Intanto, secondo voci anonime dei vertici della Casa Bianca, con gli States liberi di sviluppare un proprio sistema di armi vietate in precedenza, si prevedono dei test già nelle prossime settimane. «Siamo letteralmente anni orsono dall’avere qualsiasi capacità di risposta immediata. A causa della nostra stretta aderenza al trattato per 32 anni, siamo al punto di contemplare test di volo iniziali, ma niente di più», hanno spiegato i consiglieri dell’amministrazione. L’Alleanza atlantica fa sapere che agirà «in modo misurato e responsabile» per rispondere ai «rischi significativi posti dal missile russo 9M729. Abbiamo concordato un pacchetto di misure bilanciato, coordinato e difensivo». Che include soltanto armi convenzionali (non nucleari).

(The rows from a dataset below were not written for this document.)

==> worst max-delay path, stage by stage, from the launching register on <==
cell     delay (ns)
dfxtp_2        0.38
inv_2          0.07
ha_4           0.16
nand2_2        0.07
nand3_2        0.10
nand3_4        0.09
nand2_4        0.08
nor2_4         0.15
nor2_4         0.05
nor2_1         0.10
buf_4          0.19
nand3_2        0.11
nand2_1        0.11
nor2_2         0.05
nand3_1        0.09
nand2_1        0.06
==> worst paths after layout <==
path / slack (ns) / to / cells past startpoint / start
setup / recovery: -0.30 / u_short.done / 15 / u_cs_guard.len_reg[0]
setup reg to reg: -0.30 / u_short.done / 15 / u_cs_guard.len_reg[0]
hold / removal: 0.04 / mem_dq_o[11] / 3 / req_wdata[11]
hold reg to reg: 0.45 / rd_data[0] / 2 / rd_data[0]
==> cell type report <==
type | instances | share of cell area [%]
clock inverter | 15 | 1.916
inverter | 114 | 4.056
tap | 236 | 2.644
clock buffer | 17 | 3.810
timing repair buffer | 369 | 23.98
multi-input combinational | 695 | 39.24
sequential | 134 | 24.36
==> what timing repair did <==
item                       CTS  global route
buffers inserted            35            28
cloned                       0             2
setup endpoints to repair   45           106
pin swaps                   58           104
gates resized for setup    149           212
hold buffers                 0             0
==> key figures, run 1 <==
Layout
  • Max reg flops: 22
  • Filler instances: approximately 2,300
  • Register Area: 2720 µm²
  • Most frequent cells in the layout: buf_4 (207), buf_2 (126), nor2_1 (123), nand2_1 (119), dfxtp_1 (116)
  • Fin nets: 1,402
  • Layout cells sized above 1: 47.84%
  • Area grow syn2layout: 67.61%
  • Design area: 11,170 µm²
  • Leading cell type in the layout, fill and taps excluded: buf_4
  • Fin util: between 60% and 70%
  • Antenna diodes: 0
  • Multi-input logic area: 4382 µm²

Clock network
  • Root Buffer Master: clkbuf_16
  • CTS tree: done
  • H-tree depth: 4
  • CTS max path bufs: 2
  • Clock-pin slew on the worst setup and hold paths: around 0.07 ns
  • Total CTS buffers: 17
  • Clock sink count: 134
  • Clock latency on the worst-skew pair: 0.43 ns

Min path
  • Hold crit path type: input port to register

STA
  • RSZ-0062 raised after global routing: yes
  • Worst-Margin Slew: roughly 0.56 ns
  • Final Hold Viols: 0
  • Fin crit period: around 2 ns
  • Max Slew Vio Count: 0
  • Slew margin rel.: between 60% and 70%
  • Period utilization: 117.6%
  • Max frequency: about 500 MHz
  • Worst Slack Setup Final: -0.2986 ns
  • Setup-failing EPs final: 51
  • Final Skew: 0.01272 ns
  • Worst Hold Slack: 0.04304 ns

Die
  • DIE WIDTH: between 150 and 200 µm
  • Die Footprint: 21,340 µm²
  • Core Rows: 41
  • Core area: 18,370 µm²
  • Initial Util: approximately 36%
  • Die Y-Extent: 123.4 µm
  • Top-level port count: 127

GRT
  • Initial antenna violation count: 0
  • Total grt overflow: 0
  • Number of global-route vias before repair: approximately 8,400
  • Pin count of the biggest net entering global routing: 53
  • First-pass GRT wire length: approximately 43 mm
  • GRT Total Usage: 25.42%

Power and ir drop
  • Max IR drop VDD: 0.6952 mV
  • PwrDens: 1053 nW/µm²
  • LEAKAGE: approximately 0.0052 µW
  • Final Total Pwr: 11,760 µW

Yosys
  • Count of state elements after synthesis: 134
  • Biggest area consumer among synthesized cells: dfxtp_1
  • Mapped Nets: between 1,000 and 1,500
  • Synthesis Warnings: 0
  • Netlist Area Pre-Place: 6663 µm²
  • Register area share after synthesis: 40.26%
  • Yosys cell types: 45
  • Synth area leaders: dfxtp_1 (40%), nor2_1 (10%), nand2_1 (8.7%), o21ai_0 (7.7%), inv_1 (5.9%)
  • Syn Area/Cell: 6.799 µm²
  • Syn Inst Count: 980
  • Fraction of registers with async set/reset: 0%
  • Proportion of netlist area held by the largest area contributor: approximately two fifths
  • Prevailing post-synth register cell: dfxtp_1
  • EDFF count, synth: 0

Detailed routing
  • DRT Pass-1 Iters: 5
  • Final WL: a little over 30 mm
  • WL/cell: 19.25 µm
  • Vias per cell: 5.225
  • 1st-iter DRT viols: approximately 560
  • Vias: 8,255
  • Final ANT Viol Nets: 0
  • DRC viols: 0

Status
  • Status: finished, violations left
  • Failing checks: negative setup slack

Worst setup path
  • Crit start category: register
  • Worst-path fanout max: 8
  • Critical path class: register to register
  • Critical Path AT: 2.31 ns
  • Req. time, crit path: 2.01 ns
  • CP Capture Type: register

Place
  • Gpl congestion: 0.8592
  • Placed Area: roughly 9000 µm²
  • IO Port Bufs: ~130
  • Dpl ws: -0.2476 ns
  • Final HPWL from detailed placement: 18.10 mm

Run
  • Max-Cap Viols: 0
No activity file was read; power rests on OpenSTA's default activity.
==> src/inc/rts_pkg.sv <==
package rts_pkg;

  // ------------------------------------------------------------
  // Timing
  // ------------------------------------------------------------
  localparam int unsigned CLK_PERIOD_NS = 10;
  localparam int unsigned SHORT_NS = 8000;
  localparam int unsigned OPEN_NS = 2000;
  localparam int unsigned CHARGE_NS = 1000;
  localparam int unsigned PORT_BASE_NS = 128000;
  // Least times round up, longest times round down
  localparam int unsigned SHORT_CYC =
    (SHORT_NS + CLK_PERIOD_NS - 1) / CLK_PERIOD_NS;
  localparam int unsigned OPEN_CYC = OPEN_NS / CLK_PERIOD_NS;
  localparam int unsigned CHARGE_CYC =
    (CHARGE_NS + CLK_PERIOD_NS - 1) / CLK_PERIOD_NS;
  localparam int unsigned PORT_BASE_CYC = PORT_BASE_NS / CLK_PERIOD_NS;
  localparam int unsigned CNT_W = 20;

  // ------------------------------------------------------------
  // Register map
  // ------------------------------------------------------------
  localparam int unsigned ADR_W = 8;
  localparam logic [7:0] ADR_CTRL = 8'h00;
  localparam logic [7:0] ADR_STATUS = 8'h04;
  localparam logic [7:0] ADR_MASK = 8'h08;
  localparam logic [7:0] ADR_REF_INT = 8'h0C;
  localparam logic [7:0] ADR_REF_FRAC = 8'h10;
  localparam logic [7:0] ADR_SNS_INT = 8'h14;
  localparam logic [7:0] ADR_SNS_FRAC = 8'h18;

  localparam int unsigned CTRL_START_BIT = 0;
  localparam int unsigned CTRL_PRE_LSB = 1;
  localparam int unsigned CTRL_INT_LSB = 4;
  localparam int unsigned ST_DONE_BIT = 0;
  localparam int unsigned ST_OPEN_BIT = 1;
  localparam int unsigned ST_BUSY_BIT = 8;
  localparam int unsigned ST_REF_RNG_LSB = 9;
  localparam int unsigned ST_SNS_RNG_LSB = 12;

  localparam logic [2:0] PRE_RST = 3'h0;
  localparam logic [1:0] INT_RST = 2'h0;
  localparam logic [1:0] MASK_RST = 2'h0;
  localparam logic [15:0] RES_ZERO = 16'h0000;
  localparam logic [15:0] RES_ONES = 16'hFFFF;
  localparam logic [CNT_W-1:0] RANGE_LIMIT = 20'h08000;

  // ------------------------------------------------------------
  // Types
  // ------------------------------------------------------------
  typedef struct packed {
    logic cyc;
    logic stb;
    logic we;
    logic [ADR_W-1:0] adr;
    logic [3:0] sel;
    logic [31:0] dat;
  } rts_wb_req_t;

  typedef enum logic [1:0] {
    TM_IDLE,
    TM_CHARGE,
    TM_DISCH,
    TM_HOLD
  } rts_tm_state_t;

  typedef enum logic [1:0] {
    SQ_IDLE,
    SQ_DUMMY,
    SQ_EVAL,
    SQ_REAL
  } rts_sq_state_t;

endpackage : rts_pkg

==> src/rtl/rts_sequencer.sv <==
// Notes on behaviour
// - Dummy cycles discharge through the internal emulation resistor.
// - Preamble field sets zero to seven dummy cycles before evaluation.
// - A coarse evaluate cycle precedes real measurements automatically.
// - Evaluate result picks the range shift for the real measurement.
// - Port interval field sets start-to-start spacing of port slots.
// - After all ports finish, integer and fraction results are written.
// - Completion sets the done flag and asserts the low interrupt when mask bit 0 is set.
// - Charge pin charges the capacitor; time measured through chosen port.
// - A reading under eight microseconds stores all zeros.
// - No discharge within 2 us past slot: all ones, open flag.
//
// Added by the designer: register access over Wishbone and the register addresses.
module rts_sequencer #(
  parameter int unsigned CNT_W = rts_pkg::CNT_W,
  parameter int unsigned PORT_BASE_CYC = rts_pkg::PORT_BASE_CYC
) (
  // Clock and reset
  input wire logic clk_i,
  input wire logic rst_i,
  // Wishbone slave
  input wire rts_pkg::rts_wb_req_t wb_i,
  output logic [31:0] wb_dat_o,
  output logic wb_ack_o,
  // Temperature pins
  input wire logic cmp_i,
  output logic charge_pin_o,
  output logic emul_sel_o,
  output logic reference_port_sel_o,
  output logic sensor_port_sel_o,
  // Interrupt
  output logic irq_n_o
);
  import rts_pkg::*;

  // ------------------------------------------------------------
  // State
  // ------------------------------------------------------------
  rts_sq_state_t sq_reg;
  logic [2:0] preamble_count_field_reg;
  logic [1:0] port_interval_field_reg;
  logic [1:0] mask_reg;
  logic temp_done_flag_reg;
  logic open_probe_flag_reg;
  logic [2:0] dummy_left_reg;
  logic port_reg;
  logic start_reg;
  logic [1:0] port_open_reg;
  logic [2:0] range_reg [2];
  logic [15:0] pend_int_reg [2];
  logic [15:0] pend_frac_reg [2];
  logic [15:0] port_result_integer_reg [2];
  logic [15:0] port_result_fraction_reg [2];
  logic [CNT_W-1:0] slot_cyc_reg;
  logic [2:0] range_next;

  logic tm_charge;
  logic tm_done;
  logic tm_open;
  logic [CNT_W-1:0] tm_time;

  // ------------------------------------------------------------
  // Bus decode
  // ------------------------------------------------------------
  wire logic bus_req = wb_i.cyc && wb_i.stb && !wb_ack_o;
  wire logic bus_wr = bus_req && wb_i.we && wb_i.sel[0];
  wire logic wr_ctrl = bus_wr && (wb_i.adr == ADR_CTRL);
  wire logic wr_status = bus_wr && (wb_i.adr == ADR_STATUS);
  wire logic wr_mask = bus_wr && (wb_i.adr == ADR_MASK);
  wire logic busy = sq_reg != SQ_IDLE;
  wire logic start_req = wr_ctrl && wb_i.dat[CTRL_START_BIT] && !busy;

  wire logic [31:0] status_word =
    {17'h0, range_reg[1], range_reg[0], busy, 6'h0,
     open_probe_flag_reg, temp_done_flag_reg};
  wire logic [31:0] rd_data =
    (wb_i.adr == ADR_CTRL) ?
      {26'h0, port_interval_field_reg, preamble_count_field_reg, 1'b0} :
    (wb_i.adr == ADR_STATUS) ? status_word :
    (wb_i.adr == ADR_MASK) ? {30'h0, mask_reg} :
    (wb_i.adr == ADR_REF_INT) ? {16'h0, port_result_integer_reg[0]} :
    (wb_i.adr == ADR_REF_FRAC) ? {16'h0, port_result_fraction_reg[0]} :
    (wb_i.adr == ADR_SNS_INT) ? {16'h0, port_result_integer_reg[1]} :
    (wb_i.adr == ADR_SNS_FRAC) ? {16'h0, port_result_fraction_reg[1]} :
    32'h0000_0000;

  // ------------------------------------------------------------
  // Measurement arithmetic
  // ------------------------------------------------------------
  // Interval comes with the start write itself
  wire logic [CNT_W-1:0] slot_cyc_next =
    CNT_W'((32'(wb_i.dat[CTRL_INT_LSB +: 2]) + 32'h1) * PORT_BASE_CYC);
  wire logic real_short = tm_time < CNT_W'(SHORT_CYC);
  wire logic [CNT_W+15:0] scaled =
    {tm_time, 16'h0000} >> range_reg[port_reg];
  wire logic real_open = tm_open || port_open_reg[port_reg];
  wire logic last_dummy = dummy_left_reg <= 3'h1;
  wire logic seq_end = (sq_reg == SQ_REAL) && tm_done && port_reg;

  // Smallest shift that keeps the coarse time inside 15 bits
  always_comb
  begin
    range_next = 3'h7;
    for (int i = 7; i >= 0; i--)
    begin
      if ((tm_time >> i) < RANGE_LIMIT)
        range_next = 3'(i);
    end
  end

  // ------------------------------------------------------------
  // Slot timer
  // ------------------------------------------------------------
  rts_slot_timer #(
    .CNT_W(CNT_W)
  ) u_slot (
    .clk_i(clk_i),
    .rst_i(rst_i),
    .start_i(start_reg),
    .slot_cyc_i(slot_cyc_reg),
    .cmp_i(cmp_i),
    .charge_o(tm_charge),
    .done_o(tm_done),
    .open_o(tm_open),
    .time_o(tm_time)
  );

  // ------------------------------------------------------------
  // Bus slave and configuration
  // ------------------------------------------------------------
  always_ff @(posedge clk_i)
  begin
    if (rst_i)
    begin
      wb_ack_o <= 1'b0;
      wb_dat_o <= 32'h0000_0000;
      preamble_count_field_reg <= PRE_RST;
      port_interval_field_reg <= INT_RST;
      mask_reg <= MASK_RST;
    end
    else
    begin
      wb_ack_o <= bus_req;
      wb_dat_o <= bus_req ? rd_data : 32'h0000_0000;
      if (wr_ctrl && !busy)
      begin
        preamble_count_field_reg <= wb_i.dat[CTRL_PRE_LSB +: 3];
        port_interval_field_reg <= wb_i.dat[CTRL_INT_LSB +: 2];
      end
      if (wr_mask)
        mask_reg <= wb_i.dat[1:0];
    end
  end

  // ------------------------------------------------------------
  // Sticky flags and interrupt
  // ------------------------------------------------------------
  always_ff @(posedge clk_i)
  begin
    if (rst_i)
    begin
      temp_done_flag_reg <= 1'b0;
      open_probe_flag_reg <= 1'b0;
      irq_n_o <= 1'b1;
    end
    else
    begin
      // Set wins over a clear in the same cycle
      if (seq_end)
        temp_done_flag_reg <= 1'b1;
      else if (wr_status && wb_i.dat[ST_DONE_BIT])
        temp_done_flag_reg <= 1'b0;
      if (seq_end && (port_open_reg != 2'h0 || tm_open))
        open_probe_flag_reg <= 1'b1;
      else if (wr_status && wb_i.dat[ST_OPEN_BIT])
        open_probe_flag_reg <= 1'b0;
      irq_n_o <= !(|({open_probe_flag_reg, temp_done_flag_reg}
                   & mask_reg));
    end
  end

  // ------------------------------------------------------------
  // Pin drivers
  // ------------------------------------------------------------
  always_ff @(posedge clk_i)
  begin
    if (rst_i)
    begin
      charge_pin_o <= 1'b0;
      emul_sel_o <= 1'b0;
      reference_port_sel_o <= 1'b0;
      sensor_port_sel_o <= 1'b0;
    end
    else
    begin
      charge_pin_o <= tm_charge;
      emul_sel_o <= sq_reg == SQ_DUMMY;
      reference_port_sel_o <= (sq_reg == SQ_EVAL || sq_reg == SQ_REAL)
                              && !port_reg;
      sensor_port_sel_o <= (sq_reg == SQ_EVAL || sq_reg == SQ_REAL)
                           && port_reg;
    end
  end

  // ------------------------------------------------------------
  // Sequencer
  // ------------------------------------------------------------
  always_ff @(posedge clk_i)
  begin
    if (rst_i)
    begin
      sq_reg <= SQ_IDLE;
      dummy_left_reg <= 3'h0;
      port_reg <= 1'b0;
      start_reg <= 1'b0;
      port_open_reg <= 2'h0;
      slot_cyc_reg <= '0;
      for (int p = 0; p < 2; p++)
      begin
        range_reg[p] <= 3'h0;
        pend_int_reg[p] <= RES_ZERO;
        pend_frac_reg[p] <= RES_ZERO;
        port_result_integer_reg[p] <= RES_ZERO;
        port_result_fraction_reg[p] <= RES_ZERO;
      end
    end
    else
    begin
      start_reg <= 1'b0;
      case (sq_reg)
        SQ_IDLE:
        begin
          if (start_req)
          begin
            slot_cyc_reg <= slot_cyc_next;
            port_reg <= 1'b0;
            port_open_reg <= 2'h0;
            start_reg <= 1'b1;
            dummy_left_reg <= wb_i.dat[CTRL_PRE_LSB +: 3];
            if (wb_i.dat[CTRL_PRE_LSB +: 3] != 3'h0)
              sq_reg <= SQ_DUMMY;
            else
              sq_reg <= SQ_EVAL;
          end
        end
        SQ_DUMMY:
        begin
          if (tm_done)
          begin
            start_reg <= 1'b1;
            dummy_left_reg <= dummy_left_reg - 3'h1;
            if (last_dummy)
              sq_reg <= SQ_EVAL;
          end
        end
        SQ_EVAL:
        begin
          if (tm_done)
          begin
            start_reg <= 1'b1;
            range_reg[port_reg] <= range_next;
            if (tm_open)
              port_open_reg[port_reg] <= 1'b1;
            port_reg <= !port_reg;
            if (port_reg)
              sq_reg <= SQ_REAL;
          end
        end
        SQ_REAL:
        begin
          if (tm_done)
          begin
            if (tm_open)
              port_open_reg[port_reg] <= 1'b1;
            if (real_open)
            begin
              pend_int_reg[port_reg] <= RES_ONES;
              pend_frac_reg[port_reg] <= RES_ONES;
            end
            else if (real_short)
            begin
              pend_int_reg[port_reg] <= RES_ZERO;
              pend_frac_reg[port_reg] <= RES_ZERO;
            end
            else
            begin
              pend_int_reg[port_reg] <= scaled[31:16];
              pend_frac_reg[port_reg] <= scaled[15:0];
            end
            if (!port_reg)
            begin
              port_reg <= 1'b1;
              start_reg <= 1'b1;
            end
            else
              sq_reg <= SQ_IDLE;
          end
        end
        default:
          sq_reg <= SQ_IDLE;
      endcase
      // Commit all ports together once the sensor port is finished
      if (seq_end)
      begin
        port_result_integer_reg[0] <= pend_int_reg[0];
        port_result_fraction_reg[0] <= pend_frac_reg[0];
        port_result_integer_reg[1] <=
          real_open ? RES_ONES : real_short ? RES_ZERO : scaled[31:16];
        port_result_fraction_reg[1] <=
          real_open ? RES_ONES : real_short ? RES_ZERO : scaled[15:0];
      end
    end
  end

endmodule : rts_sequencer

Il controllo degli armamenti ha subito, dunque, una pesante sconfitta: solo il New Strategic arms reduction treaty (Start), un trattato sulla riduzione delle armi nucleari firmato a Praga nel 2010 resta valido sul fronte del disarmo, nell’ambito della deterrenza strategica, ma è in scadenza tra due anni. Sembra proprio la realizzazione di quello scenario descritto dal “dilemma della sicurezza”: una situazione che si innesca nel sistema internazionale quando gli strumenti impiegati da uno Stato per accrescere la propria sicurezza provocano una riduzione, anche non intenzionale, della sicurezza di altri Stati. Ciò innesca una spirale di insicurezza reciproca che conduce inevitabilmente al rafforzamento degli arsenali e all’esplosione dell’equilibrio.

E intanto la corsa agli armamenti riprende – per quanto Jens Stoltenberg, segretario generale della Nato, abbia esplicitamente affermato che una nuova «corsa agli armamenti» è fuori discussione -, con nuovi temibili attori che si aggiungono sullo scacchiere internazionale, prima fra tutti la Cina.